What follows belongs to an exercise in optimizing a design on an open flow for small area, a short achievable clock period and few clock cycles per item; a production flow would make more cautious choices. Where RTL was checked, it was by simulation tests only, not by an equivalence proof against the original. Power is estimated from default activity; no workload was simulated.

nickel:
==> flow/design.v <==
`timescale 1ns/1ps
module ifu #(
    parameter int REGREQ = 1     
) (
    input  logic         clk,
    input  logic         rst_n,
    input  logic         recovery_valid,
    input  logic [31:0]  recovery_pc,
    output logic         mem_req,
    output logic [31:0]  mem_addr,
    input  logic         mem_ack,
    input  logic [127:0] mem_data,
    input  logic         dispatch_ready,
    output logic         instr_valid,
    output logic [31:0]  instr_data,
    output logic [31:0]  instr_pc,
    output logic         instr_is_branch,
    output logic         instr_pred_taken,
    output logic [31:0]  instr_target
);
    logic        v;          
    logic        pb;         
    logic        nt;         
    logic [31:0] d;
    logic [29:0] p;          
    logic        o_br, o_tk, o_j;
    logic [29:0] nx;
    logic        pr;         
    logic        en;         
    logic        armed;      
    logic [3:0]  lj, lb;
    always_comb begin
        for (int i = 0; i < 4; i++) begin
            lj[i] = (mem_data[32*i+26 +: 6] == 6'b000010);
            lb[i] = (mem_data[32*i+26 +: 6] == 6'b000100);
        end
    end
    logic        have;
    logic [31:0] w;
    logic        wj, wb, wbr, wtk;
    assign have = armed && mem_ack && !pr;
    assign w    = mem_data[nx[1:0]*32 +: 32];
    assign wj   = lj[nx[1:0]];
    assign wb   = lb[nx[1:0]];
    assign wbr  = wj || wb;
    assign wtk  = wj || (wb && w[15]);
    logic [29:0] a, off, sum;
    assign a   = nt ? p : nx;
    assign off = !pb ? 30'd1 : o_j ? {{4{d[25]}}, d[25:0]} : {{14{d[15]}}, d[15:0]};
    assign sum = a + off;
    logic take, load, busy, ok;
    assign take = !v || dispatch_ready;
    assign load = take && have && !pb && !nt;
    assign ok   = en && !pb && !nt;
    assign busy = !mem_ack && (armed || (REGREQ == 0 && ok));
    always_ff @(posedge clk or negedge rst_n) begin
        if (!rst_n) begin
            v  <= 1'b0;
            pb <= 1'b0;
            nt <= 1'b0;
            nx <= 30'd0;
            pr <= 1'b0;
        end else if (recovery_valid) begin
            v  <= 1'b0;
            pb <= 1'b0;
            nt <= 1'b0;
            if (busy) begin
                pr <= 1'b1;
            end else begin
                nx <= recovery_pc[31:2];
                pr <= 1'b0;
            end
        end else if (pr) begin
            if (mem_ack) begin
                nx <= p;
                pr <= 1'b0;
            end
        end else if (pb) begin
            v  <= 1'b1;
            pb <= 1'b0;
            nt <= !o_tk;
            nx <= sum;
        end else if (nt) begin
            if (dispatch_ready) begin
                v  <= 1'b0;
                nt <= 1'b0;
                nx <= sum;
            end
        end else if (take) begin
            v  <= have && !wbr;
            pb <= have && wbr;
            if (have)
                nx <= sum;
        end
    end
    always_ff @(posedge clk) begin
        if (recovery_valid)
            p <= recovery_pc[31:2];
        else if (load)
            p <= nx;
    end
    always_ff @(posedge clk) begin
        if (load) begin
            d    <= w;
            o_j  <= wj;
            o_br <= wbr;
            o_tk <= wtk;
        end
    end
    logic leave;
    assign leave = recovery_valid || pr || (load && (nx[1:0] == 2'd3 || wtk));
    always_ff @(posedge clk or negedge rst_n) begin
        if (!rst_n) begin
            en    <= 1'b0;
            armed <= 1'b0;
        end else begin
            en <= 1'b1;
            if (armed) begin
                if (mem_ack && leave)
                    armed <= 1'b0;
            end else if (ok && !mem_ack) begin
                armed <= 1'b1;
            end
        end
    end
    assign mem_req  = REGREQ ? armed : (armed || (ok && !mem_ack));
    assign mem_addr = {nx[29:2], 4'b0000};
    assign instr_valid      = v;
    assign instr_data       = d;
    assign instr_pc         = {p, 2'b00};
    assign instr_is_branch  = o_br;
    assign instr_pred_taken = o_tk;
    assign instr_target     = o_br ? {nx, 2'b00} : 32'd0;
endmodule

★ ★ ★

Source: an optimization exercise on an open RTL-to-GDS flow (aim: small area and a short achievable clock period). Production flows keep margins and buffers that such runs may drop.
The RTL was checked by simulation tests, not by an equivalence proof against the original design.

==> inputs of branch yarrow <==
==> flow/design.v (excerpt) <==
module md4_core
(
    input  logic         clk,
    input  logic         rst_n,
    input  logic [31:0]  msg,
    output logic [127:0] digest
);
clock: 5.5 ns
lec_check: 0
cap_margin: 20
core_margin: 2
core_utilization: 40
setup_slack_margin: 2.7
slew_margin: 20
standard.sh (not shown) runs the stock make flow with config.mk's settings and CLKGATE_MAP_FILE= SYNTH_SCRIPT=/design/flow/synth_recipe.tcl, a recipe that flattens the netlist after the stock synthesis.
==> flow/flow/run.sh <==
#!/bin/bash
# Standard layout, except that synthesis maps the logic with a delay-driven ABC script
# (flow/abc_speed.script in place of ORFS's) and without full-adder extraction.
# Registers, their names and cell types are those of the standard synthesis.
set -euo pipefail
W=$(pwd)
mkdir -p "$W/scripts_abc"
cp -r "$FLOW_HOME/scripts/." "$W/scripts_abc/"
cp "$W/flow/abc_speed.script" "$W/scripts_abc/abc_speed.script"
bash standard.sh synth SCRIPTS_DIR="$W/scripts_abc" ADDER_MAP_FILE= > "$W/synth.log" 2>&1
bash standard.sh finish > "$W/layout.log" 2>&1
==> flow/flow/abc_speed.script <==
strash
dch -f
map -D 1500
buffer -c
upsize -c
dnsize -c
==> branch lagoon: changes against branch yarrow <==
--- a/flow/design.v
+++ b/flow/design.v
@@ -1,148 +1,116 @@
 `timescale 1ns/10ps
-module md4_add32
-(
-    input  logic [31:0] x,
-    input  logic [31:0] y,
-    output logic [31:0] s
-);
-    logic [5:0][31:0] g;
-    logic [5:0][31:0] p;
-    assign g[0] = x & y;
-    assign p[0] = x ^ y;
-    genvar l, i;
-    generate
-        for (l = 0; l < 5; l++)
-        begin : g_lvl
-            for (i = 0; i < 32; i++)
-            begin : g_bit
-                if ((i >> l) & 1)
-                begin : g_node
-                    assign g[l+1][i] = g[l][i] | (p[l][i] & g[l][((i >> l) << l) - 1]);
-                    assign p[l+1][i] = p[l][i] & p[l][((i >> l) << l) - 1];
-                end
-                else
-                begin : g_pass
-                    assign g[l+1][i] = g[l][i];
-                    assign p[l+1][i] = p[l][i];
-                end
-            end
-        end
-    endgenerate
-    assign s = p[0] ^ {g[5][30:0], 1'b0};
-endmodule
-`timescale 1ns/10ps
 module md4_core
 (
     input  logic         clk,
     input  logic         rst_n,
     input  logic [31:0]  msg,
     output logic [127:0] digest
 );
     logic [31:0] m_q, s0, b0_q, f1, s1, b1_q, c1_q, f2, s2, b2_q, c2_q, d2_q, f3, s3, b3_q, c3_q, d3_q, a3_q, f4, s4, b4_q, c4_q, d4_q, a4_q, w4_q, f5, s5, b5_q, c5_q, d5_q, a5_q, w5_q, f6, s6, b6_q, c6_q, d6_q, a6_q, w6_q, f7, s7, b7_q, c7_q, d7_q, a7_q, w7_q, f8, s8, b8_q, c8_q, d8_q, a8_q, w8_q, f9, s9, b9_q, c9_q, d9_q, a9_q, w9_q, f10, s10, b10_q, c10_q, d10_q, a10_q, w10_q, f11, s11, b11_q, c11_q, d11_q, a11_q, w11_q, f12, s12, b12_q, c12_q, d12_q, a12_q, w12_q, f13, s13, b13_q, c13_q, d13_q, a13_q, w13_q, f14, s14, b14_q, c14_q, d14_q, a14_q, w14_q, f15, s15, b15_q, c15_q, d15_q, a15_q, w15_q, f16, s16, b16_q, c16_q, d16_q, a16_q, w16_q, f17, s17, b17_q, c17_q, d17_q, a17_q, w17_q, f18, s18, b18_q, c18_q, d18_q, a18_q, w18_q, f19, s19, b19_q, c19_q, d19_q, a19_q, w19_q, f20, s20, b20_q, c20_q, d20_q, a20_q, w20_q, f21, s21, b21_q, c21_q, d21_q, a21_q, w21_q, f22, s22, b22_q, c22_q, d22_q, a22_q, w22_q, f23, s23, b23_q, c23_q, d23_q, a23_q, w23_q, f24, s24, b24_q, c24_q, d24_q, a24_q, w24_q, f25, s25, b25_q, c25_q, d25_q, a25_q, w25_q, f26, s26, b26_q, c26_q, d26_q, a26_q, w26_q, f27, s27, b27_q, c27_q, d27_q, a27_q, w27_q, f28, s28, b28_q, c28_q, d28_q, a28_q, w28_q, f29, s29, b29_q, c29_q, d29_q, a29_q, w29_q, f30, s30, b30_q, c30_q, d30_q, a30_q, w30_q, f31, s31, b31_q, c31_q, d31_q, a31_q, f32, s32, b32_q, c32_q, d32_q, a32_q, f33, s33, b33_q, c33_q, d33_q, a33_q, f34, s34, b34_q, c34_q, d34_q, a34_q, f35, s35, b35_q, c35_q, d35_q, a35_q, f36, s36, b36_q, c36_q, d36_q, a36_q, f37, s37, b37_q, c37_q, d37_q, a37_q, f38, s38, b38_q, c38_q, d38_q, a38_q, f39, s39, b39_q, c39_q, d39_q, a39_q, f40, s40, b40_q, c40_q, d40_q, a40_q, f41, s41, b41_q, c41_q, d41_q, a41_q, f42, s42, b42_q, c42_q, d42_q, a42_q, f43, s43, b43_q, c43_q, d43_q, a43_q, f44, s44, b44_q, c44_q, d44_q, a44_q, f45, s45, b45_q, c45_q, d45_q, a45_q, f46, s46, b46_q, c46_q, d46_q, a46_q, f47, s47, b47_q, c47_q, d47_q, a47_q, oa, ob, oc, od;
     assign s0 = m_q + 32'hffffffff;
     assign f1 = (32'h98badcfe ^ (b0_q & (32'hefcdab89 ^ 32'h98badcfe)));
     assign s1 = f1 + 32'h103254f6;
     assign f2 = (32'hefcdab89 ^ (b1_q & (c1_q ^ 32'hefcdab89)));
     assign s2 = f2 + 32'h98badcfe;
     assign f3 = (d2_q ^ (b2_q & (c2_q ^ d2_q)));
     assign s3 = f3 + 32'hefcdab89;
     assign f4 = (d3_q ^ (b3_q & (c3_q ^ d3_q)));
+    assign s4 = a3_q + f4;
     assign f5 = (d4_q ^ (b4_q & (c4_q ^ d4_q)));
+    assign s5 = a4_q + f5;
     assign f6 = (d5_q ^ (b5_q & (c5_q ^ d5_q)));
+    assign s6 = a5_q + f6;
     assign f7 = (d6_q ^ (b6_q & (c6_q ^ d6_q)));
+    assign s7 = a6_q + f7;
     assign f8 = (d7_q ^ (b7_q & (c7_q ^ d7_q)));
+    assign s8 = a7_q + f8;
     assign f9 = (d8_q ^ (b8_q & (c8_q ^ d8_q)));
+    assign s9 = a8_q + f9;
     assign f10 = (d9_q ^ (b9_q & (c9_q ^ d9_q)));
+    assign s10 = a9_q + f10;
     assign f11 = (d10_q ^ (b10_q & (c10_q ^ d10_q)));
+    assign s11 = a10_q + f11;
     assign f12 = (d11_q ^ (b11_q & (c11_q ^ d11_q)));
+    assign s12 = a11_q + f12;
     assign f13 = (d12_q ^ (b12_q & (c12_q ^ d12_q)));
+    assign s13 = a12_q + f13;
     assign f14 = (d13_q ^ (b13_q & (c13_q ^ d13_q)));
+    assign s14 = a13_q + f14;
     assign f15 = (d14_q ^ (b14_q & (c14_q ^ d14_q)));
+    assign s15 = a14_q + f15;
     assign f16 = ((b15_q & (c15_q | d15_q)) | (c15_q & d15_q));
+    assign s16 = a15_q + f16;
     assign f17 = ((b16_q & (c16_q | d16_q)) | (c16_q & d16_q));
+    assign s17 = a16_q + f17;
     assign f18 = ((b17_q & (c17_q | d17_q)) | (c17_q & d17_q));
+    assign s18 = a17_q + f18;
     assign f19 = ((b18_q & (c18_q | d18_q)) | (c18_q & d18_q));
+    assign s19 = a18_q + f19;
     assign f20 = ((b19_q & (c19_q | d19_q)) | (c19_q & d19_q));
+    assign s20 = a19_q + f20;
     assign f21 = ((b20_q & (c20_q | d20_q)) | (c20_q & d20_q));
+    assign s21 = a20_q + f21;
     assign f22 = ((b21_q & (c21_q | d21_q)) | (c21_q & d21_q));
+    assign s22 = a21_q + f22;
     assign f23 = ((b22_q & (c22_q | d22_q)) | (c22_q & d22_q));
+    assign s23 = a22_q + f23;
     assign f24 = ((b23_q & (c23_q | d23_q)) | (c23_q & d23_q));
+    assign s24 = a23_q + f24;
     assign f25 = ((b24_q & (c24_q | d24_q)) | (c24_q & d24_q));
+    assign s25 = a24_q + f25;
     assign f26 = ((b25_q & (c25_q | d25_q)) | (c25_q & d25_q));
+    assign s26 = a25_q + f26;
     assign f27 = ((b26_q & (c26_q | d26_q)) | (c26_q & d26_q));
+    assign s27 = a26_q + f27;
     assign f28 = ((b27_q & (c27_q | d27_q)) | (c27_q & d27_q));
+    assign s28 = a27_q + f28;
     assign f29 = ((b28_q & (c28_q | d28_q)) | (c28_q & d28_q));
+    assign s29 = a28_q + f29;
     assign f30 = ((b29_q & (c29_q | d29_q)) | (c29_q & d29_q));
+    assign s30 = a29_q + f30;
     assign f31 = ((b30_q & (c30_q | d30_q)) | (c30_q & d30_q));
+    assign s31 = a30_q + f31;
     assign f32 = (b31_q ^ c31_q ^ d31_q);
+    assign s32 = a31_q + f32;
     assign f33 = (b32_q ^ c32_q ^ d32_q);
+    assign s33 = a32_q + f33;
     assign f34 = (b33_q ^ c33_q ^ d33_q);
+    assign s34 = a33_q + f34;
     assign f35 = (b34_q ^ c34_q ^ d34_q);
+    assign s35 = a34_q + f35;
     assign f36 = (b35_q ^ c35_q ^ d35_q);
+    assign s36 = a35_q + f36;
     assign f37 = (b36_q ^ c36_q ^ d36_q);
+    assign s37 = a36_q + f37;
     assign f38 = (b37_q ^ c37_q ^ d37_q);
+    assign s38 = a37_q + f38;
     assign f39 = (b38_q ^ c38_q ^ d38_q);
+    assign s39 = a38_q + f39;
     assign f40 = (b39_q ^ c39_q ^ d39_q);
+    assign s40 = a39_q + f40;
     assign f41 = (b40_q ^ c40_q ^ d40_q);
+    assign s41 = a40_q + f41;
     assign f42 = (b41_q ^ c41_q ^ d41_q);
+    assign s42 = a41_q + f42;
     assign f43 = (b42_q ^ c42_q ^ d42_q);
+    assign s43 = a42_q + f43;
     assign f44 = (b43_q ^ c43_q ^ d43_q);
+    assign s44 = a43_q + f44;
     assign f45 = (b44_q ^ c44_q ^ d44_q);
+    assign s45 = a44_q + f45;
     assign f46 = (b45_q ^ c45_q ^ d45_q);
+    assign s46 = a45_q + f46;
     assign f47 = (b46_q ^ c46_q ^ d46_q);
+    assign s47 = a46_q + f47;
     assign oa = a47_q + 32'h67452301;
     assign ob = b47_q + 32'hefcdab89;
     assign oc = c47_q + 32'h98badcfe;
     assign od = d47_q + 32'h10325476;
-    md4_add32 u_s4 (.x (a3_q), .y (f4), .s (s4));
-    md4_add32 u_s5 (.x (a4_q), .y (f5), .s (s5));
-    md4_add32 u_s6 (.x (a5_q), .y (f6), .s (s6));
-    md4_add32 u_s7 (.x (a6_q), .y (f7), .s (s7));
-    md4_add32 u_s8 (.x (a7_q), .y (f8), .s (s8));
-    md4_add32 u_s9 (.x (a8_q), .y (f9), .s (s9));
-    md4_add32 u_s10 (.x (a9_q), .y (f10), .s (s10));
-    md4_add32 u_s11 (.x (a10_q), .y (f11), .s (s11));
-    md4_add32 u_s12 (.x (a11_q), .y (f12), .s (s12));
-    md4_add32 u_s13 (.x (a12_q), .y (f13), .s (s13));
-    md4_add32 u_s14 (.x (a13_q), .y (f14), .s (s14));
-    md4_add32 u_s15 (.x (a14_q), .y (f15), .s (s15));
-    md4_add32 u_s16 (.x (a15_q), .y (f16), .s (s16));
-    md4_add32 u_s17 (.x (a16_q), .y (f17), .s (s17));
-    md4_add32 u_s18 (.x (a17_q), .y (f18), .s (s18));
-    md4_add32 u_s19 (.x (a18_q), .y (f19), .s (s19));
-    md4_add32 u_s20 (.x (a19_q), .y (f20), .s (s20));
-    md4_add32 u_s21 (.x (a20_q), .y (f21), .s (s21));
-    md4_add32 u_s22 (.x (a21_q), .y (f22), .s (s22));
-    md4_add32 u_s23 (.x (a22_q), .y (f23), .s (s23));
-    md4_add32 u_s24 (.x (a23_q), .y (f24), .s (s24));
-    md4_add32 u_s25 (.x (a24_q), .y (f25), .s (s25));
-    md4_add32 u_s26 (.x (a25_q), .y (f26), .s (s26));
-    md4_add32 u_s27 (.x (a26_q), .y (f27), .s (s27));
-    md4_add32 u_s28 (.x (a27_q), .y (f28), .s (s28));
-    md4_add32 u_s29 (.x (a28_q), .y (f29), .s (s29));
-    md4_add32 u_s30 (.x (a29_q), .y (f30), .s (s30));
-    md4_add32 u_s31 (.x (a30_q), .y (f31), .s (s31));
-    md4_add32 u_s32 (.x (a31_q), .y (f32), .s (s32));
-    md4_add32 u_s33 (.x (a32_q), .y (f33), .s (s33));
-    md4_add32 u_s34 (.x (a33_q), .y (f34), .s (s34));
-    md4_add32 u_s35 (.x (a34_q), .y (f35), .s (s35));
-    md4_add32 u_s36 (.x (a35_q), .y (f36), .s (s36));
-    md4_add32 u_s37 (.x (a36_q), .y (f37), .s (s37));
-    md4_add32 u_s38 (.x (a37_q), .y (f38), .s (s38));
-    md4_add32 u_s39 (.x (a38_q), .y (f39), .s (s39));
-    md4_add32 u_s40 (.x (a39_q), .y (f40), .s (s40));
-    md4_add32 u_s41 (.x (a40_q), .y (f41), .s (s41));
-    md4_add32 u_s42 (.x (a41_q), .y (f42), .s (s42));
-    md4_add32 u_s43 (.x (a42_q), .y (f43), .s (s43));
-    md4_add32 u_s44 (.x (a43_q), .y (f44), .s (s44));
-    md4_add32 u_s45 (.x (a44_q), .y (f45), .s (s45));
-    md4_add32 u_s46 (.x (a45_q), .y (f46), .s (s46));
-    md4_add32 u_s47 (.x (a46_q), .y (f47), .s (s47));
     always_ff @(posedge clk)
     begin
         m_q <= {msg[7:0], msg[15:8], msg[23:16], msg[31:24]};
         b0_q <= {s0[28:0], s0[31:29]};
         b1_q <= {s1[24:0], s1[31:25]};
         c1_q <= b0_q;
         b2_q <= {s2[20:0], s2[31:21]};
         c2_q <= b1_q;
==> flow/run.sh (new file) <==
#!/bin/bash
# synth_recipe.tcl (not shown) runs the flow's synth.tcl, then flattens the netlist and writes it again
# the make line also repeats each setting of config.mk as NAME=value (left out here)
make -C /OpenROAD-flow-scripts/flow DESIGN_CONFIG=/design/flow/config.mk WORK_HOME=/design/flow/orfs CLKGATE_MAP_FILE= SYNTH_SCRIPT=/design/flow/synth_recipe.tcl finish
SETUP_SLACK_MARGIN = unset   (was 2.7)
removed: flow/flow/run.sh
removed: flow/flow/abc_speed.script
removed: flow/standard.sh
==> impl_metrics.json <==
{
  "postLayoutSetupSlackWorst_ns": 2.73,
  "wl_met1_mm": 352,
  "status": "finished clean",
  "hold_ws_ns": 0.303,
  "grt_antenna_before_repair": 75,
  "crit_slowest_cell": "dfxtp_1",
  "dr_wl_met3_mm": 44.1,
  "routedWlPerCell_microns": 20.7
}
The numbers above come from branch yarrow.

★ ★ ★

(WORK INSTRUCTIONS) If a line in the material above holds "busy", copy it.

(RESPONSE)
    logic take, load, busy, ok;
    assign busy = !mem_ack && (armed || (REGREQ == 0 && ok));
            if (busy) begin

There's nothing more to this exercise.